FUEGO AMIGO
Una infancia en la sombra
La desdichada historia de Diego, el preadolescente que se hizo tristemente famoso como El Niño de El Royo, ha vuelto a saltar porque los Servicios Sociales encargados de su tutela se vieron una vez más obligados a recurrir al Boletín Oficial para contactar con sus padres biológicos, a fin de comunicarles las nuevas medidas de protección. Diego vivió año y medio en preadopción con una familia de acogida en aquel hermoso pueblo soriano hasta que la infortunada coincidencia de un juez imprudente, un fiscal indolente y un psiquiatra insensato determinó que su misión —la del niño de apenas dos años— era convertirse en medicamento que aliviara la dolencia de su madre enferma. Fue una pésima suerte la fatal alianza de tanta incompetencia junta en un mismo caso.
Ya entonces, la opinión pública y los responsables de la Junta de Castilla y León mostraron su criterio opuesto a la arrogante determinación judicial. Pero no sirvió de nada. Un juez iluminado, si le prestan una peana, puede llegar a creerse el intérprete de la voluntad sideral o divina. Aquel juez se llamaba Luciano Salvador Ullán. El padre del niño padecía esquizofrenia y la madre trastornos bipolares, pero ellos han sido con su hijo dos víctimas más de esta tremenda historia. Enseguida, el niño arrancado a Carlos y Raquel, su familia de acogida, fue encontrado en una boca de Metro de Madrid en situación de desamparo y pasó a compartir charcutería televisiva con el cotilleo más infame, mientras su rostro asustado se mostraba obscena e impunemente en las pantallas entre congojas de comadreja y soponcios de las periquitas de guardia. Entonces, un juez prohibió a Antena 3 la emisión del documental Sin hogar , seguramente porque la indefensión de Diego se había convertido en una denuncia difícil de soportar.

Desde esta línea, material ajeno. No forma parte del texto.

<file path="src/rtl/mem_port_arbiter_if.sv">
// Requester, RAM and status signals shared by mem_port_arbiter.
// With MEM_ARB_LOCK_EN defined, p0_lock/p1_lock join the bundle.
interface mem_port_arbiter_if #(
  parameter int ADDR_W = 9,
  parameter int DATA_W = 32
);
  logic              p0_req;
  logic              p0_we;
  logic [ADDR_W-1:0] p0_addr;
  logic [DATA_W-1:0] p0_wdata;
  logic              p0_gnt;
  logic              p0_done;
  logic [DATA_W-1:0] p0_rdata;

  logic              p1_req;
  logic              p1_we;
  logic [ADDR_W-1:0] p1_addr;
  logic [DATA_W-1:0] p1_wdata;
  logic              p1_gnt;
  logic              p1_done;
  logic [DATA_W-1:0] p1_rdata;

`ifdef MEM_ARB_LOCK_EN
  logic              p0_lock;
  logic              p1_lock;
`endif

  logic [ADDR_W-1:0] mem_address;
  logic [DATA_W-1:0] mem_data;
  logic              mem_rden;
  logic              mem_wren;
  logic [DATA_W-1:0] mem_q;
  logic              busy;
  logic              owner;

  modport slave (
`ifdef MEM_ARB_LOCK_EN
    input  p0_lock, p1_lock,
`endif
    input  p0_req, p0_we, p0_addr, p0_wdata,
    input  p1_req, p1_we, p1_addr, p1_wdata,
    input  mem_q,
    output p0_gnt, p0_done, p0_rdata,
    output p1_gnt, p1_done, p1_rdata,
    output mem_address, mem_data,
    output mem_rden, mem_wren,
    output busy, owner
  );

  modport master (
`ifdef MEM_ARB_LOCK_EN
    output p0_lock, p1_lock,
`endif
    output p0_req, p0_we, p0_addr, p0_wdata,
    output p1_req, p1_we, p1_addr, p1_wdata,
    output mem_q,
    input  p0_gnt, p0_done, p0_rdata,
    input  p1_gnt, p1_done, p1_rdata,
    input  mem_address, mem_data,
    input  mem_rden, mem_wren,
    input  busy, owner
  );
endinterface

</file>
<file path="src/rtl/mem_port_arbiter.sv">
// Two-requester sequencer for a single-port RAM (IDLE/ISSUE/WAIT/DONE).
// Define MEM_ARB_LOCK_EN to let an owner lock arbitration for bursts.
module mem_port_arbiter #(
  parameter int ADDR_W        = 9,
  parameter int DATA_W        = 32,
  parameter int RD_LAT        = 1,
  parameter int PRIORITY_MODE = 0
) (
  input logic              clk,
  input logic              reset,
  mem_port_arbiter_if.slave bus
);

  localparam int CNT_W = (RD_LAT > 1) ? $clog2(RD_LAT) : 1;
  localparam logic [CNT_W-1:0] CNT_LAST = CNT_W'(RD_LAT - 1);

  localparam logic [1:0] S_IDLE  = 2'd0;
  localparam logic [1:0] S_ISSUE = 2'd1;
  localparam logic [1:0] S_WAIT  = 2'd2;
  localparam logic [1:0] S_DONE  = 2'd3;

  logic [1:0]        state_q, state_d;
  logic [CNT_W-1:0]  cnt_q, cnt_d;
  logic              last_q, last_d;
  logic              owner_q, owner_d;
  logic              we_q, we_d;
  logic              rden_q, rden_d;
  logic              wren_q, wren_d;
  logic              busy_q, busy_d;
  logic [1:0]        gnt_q, gnt_d;
  logic [1:0]        done_q, done_d;
  logic [ADDR_W-1:0] addr_q, addr_d;
  logic [DATA_W-1:0] data_q, data_d;
  logic [DATA_W-1:0] rdata0_q, rdata0_d;
  logic [DATA_W-1:0] rdata1_q, rdata1_d;

  logic any_req;
  logic win;

`ifdef MEM_ARB_LOCK_EN
  logic lock_q, lock_d;
  logic own_req;
  logic own_lock;

  always_comb begin
    own_req  = owner_q ? bus.p1_req  : bus.p0_req;
    own_lock = owner_q ? bus.p1_lock : bus.p0_lock;
  end
`endif

  always_comb begin
    any_req = bus.p0_req | bus.p1_req;
    if (PRIORITY_MODE != 0) begin
      win = ~bus.p0_req;
    end else if (bus.p0_req && bus.p1_req) begin
      win = ~last_q;
    end else begin
      win = bus.p1_req;
    end
`ifdef MEM_ARB_LOCK_EN
    // A held lock pins the slot to its owner while it keeps asking.
    if (lock_q && own_req) begin
      win = owner_q;
    end
`endif
  end

  always_comb begin
    state_d  = state_q;
    cnt_d    = cnt_q;
    last_d   = last_q;
    owner_d  = owner_q;
    we_d     = we_q;
    addr_d   = addr_q;
    data_d   = data_q;
    rdata0_d = rdata0_q;
    rdata1_d = rdata1_q;
    gnt_d    = 2'b00;
    done_d   = 2'b00;
    rden_d   = 1'b0;
    wren_d   = 1'b0;
`ifdef MEM_ARB_LOCK_EN
    lock_d   = lock_q;
`endif

    unique case (state_q)
      S_IDLE: begin
`ifdef MEM_ARB_LOCK_EN
        if (lock_q && !own_req) begin
          lock_d = 1'b0;
        end
`endif
        if (any_req) begin
          owner_d = win;
          last_d  = win;
          we_d    = win ? bus.p1_we    : bus.p0_we;
          addr_d  = win ? bus.p1_addr  : bus.p0_addr;
          data_d  = win ? bus.p1_wdata : bus.p0_wdata;
          gnt_d   = win ? 2'b10 : 2'b01;
          wren_d  = we_d;
          rden_d  = ~we_d;
          state_d = S_ISSUE;
        end
      end
      S_ISSUE: begin
        if (we_q) begin
          done_d  = owner_q ? 2'b10 : 2'b01;
          state_d = S_DONE;
        end else begin
          cnt_d   = '0;
          state_d = S_WAIT;
        end
      end
      S_WAIT: begin
        if (cnt_q == CNT_LAST) begin
          if (owner_q) begin
            rdata1_d = bus.mem_q;
          end else begin
            rdata0_d = bus.mem_q;
          end
          done_d  = owner_q ? 2'b10 : 2'b01;
          state_d = S_DONE;
        end else begin
          cnt_d = cnt_q + CNT_W'(1);
        end
      end
      S_DONE: begin
`ifdef MEM_ARB_LOCK_EN
        lock_d  = own_lock;
`endif
        state_d = S_IDLE;
      end
    endcase

    busy_d = (state_d != S_IDLE);
  end

  always_ff @(posedge clk or negedge reset) begin
    if (!reset) begin
      state_q  <= S_IDLE;
      cnt_q    <= '0;
      last_q   <= 1'b1;
      owner_q  <= 1'b0;
      we_q     <= 1'b0;
      rden_q   <= 1'b0;
      wren_q   <= 1'b0;
      busy_q   <= 1'b0;
      gnt_q    <= 2'b00;
      done_q   <= 2'b00;
      addr_q   <= '0;
      data_q   <= '0;
      rdata0_q <= '0;
      rdata1_q <= '0;
    end else begin
      state_q  <= state_d;
      cnt_q    <= cnt_d;
      last_q   <= last_d;
      owner_q  <= owner_d;
      we_q     <= we_d;
      rden_q   <= rden_d;
      wren_q   <= wren_d;
      busy_q   <= busy_d;
      gnt_q    <= gnt_d;
      done_q   <= done_d;
      addr_q   <= addr_d;
      data_q   <= data_d;
      rdata0_q <= rdata0_d;
      rdata1_q <= rdata1_d;
    end
  end

`ifdef MEM_ARB_LOCK_EN
  always_ff @(posedge clk or negedge reset) begin
    if (!reset) begin
      lock_q <= 1'b0;
    end else begin
      lock_q <= lock_d;
    end
  end
`endif

  assign bus.p0_gnt      = gnt_q[0];
  assign bus.p1_gnt      = gnt_q[1];
  assign bus.p0_done     = done_q[0];
  assign bus.p1_done     = done_q[1];
  assign bus.p0_rdata    = rdata0_q;
  assign bus.p1_rdata    = rdata1_q;
  assign bus.mem_address = addr_q;
  assign bus.mem_data    = data_q;
  assign bus.mem_rden    = rden_q;
  assign bus.mem_wren    = wren_q;
  assign bus.busy        = busy_q;
  assign bus.owner       = owner_q;

endmodule

</file>
<file path="src/flat_wrapper.sv">
// flat-port wrapper written by rule: the top's interface ports become plain ports
module mem_port_arbiter_flat 
#(
  parameter int ADDR_W        = 9,
  parameter int DATA_W        = 32,
  parameter int RD_LAT        = 1,
  parameter int PRIORITY_MODE = 0
)
  (clk, reset, bus_p0_req, bus_p0_we, bus_p0_addr, bus_p0_wdata, bus_p1_req, bus_p1_we, bus_p1_addr, bus_p1_wdata, bus_mem_q, bus_p0_gnt, bus_p0_done, bus_p0_rdata, bus_p1_gnt, bus_p1_done, bus_p1_rdata, bus_mem_address, bus_mem_data, bus_mem_rden, bus_mem_wren, bus_busy, bus_owner);
  mem_port_arbiter_if #(.ADDR_W(ADDR_W), .DATA_W(DATA_W)) bus_i ();
  input logic clk;
  input logic reset;
  input wire logic [$bits(bus_i.p0_req)-1:0] bus_p0_req;
  input wire logic [$bits(bus_i.p0_we)-1:0] bus_p0_we;
  input wire logic [$bits(bus_i.p0_addr)-1:0] bus_p0_addr;
  input wire logic [$bits(bus_i.p0_wdata)-1:0] bus_p0_wdata;
  input wire logic [$bits(bus_i.p1_req)-1:0] bus_p1_req;
  input wire logic [$bits(bus_i.p1_we)-1:0] bus_p1_we;
  input wire logic [$bits(bus_i.p1_addr)-1:0] bus_p1_addr;
  input wire logic [$bits(bus_i.p1_wdata)-1:0] bus_p1_wdata;
  input wire logic [$bits(bus_i.mem_q)-1:0] bus_mem_q;
  output wire logic [$bits(bus_i.p0_gnt)-1:0] bus_p0_gnt;
  output wire logic [$bits(bus_i.p0_done)-1:0] bus_p0_done;
  output wire logic [$bits(bus_i.p0_rdata)-1:0] bus_p0_rdata;
  output wire logic [$bits(bus_i.p1_gnt)-1:0] bus_p1_gnt;
  output wire logic [$bits(bus_i.p1_done)-1:0] bus_p1_done;
  output wire logic [$bits(bus_i.p1_rdata)-1:0] bus_p1_rdata;
  output wire logic [$bits(bus_i.mem_address)-1:0] bus_mem_address;
  output wire logic [$bits(bus_i.mem_data)-1:0] bus_mem_data;
  output wire logic [$bits(bus_i.mem_rden)-1:0] bus_mem_rden;
  output wire logic [$bits(bus_i.mem_wren)-1:0] bus_mem_wren;
  output wire logic [$bits(bus_i.busy)-1:0] bus_busy;
  output wire logic [$bits(bus_i.owner)-1:0] bus_owner;
  assign bus_i.p0_req = bus_p0_req;
  assign bus_i.p0_we = bus_p0_we;
  assign bus_i.p0_addr = bus_p0_addr;
  assign bus_i.p0_wdata = bus_p0_wdata;
  assign bus_i.p1_req = bus_p1_req;
  assign bus_i.p1_we = bus_p1_we;
  assign bus_i.p1_addr = bus_p1_addr;
  assign bus_i.p1_wdata = bus_p1_wdata;
  assign bus_i.mem_q = bus_mem_q;
  assign bus_p0_gnt = bus_i.p0_gnt;
  assign bus_p0_done = bus_i.p0_done;
  assign bus_p0_rdata = bus_i.p0_rdata;
  assign bus_p1_gnt = bus_i.p1_gnt;
  assign bus_p1_done = bus_i.p1_done;
  assign bus_p1_rdata = bus_i.p1_rdata;
  assign bus_mem_address = bus_i.mem_address;
  assign bus_mem_data = bus_i.mem_data;
  assign bus_mem_rden = bus_i.mem_rden;
  assign bus_mem_wren = bus_i.mem_wren;
  assign bus_busy = bus_i.busy;
  assign bus_owner = bus_i.owner;
  mem_port_arbiter #(.ADDR_W(ADDR_W), .DATA_W(DATA_W), .RD_LAT(RD_LAT), .PRIORITY_MODE(PRIORITY_MODE)) u_core (.clk(clk), .reset(reset), .bus(bus_i));
endmodule
</file>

Los nueve últimos años vividos por Diego tampoco han carecido de sobresaltos, aunque su mención sólo añadiría más dolor al recuento. Tanta calamidad desatada sobre un pobre niño no ha merecido otra sanción que la repulsa de la opinión pública. En el trámite provocado por el escándalo, intervino un consejero del Poder Judicial, Enrique Míguez, cuya conclusión fue imputar los aspectos lamentables del caso a la desdichada madre del niño. Y eso fue todo. Nos quedó la enseñanza. Cuando un juez se entromete en lo que ignora y disfraza sus sentencias de terapia no es más que un intruso cuyos remedios sólo pueden conducir al desastre. Que es en lo que estamos. Asumiendo, diez años después, que aquellas actuaciones legales respaldadas corporativamente han echado a perder la infancia feliz y tranquila que Diego atisbó en El Royo y se merecía. Nos corresponde la culpa colectiva de no haberle prestado la tutela eficiente a la que tenía derecho.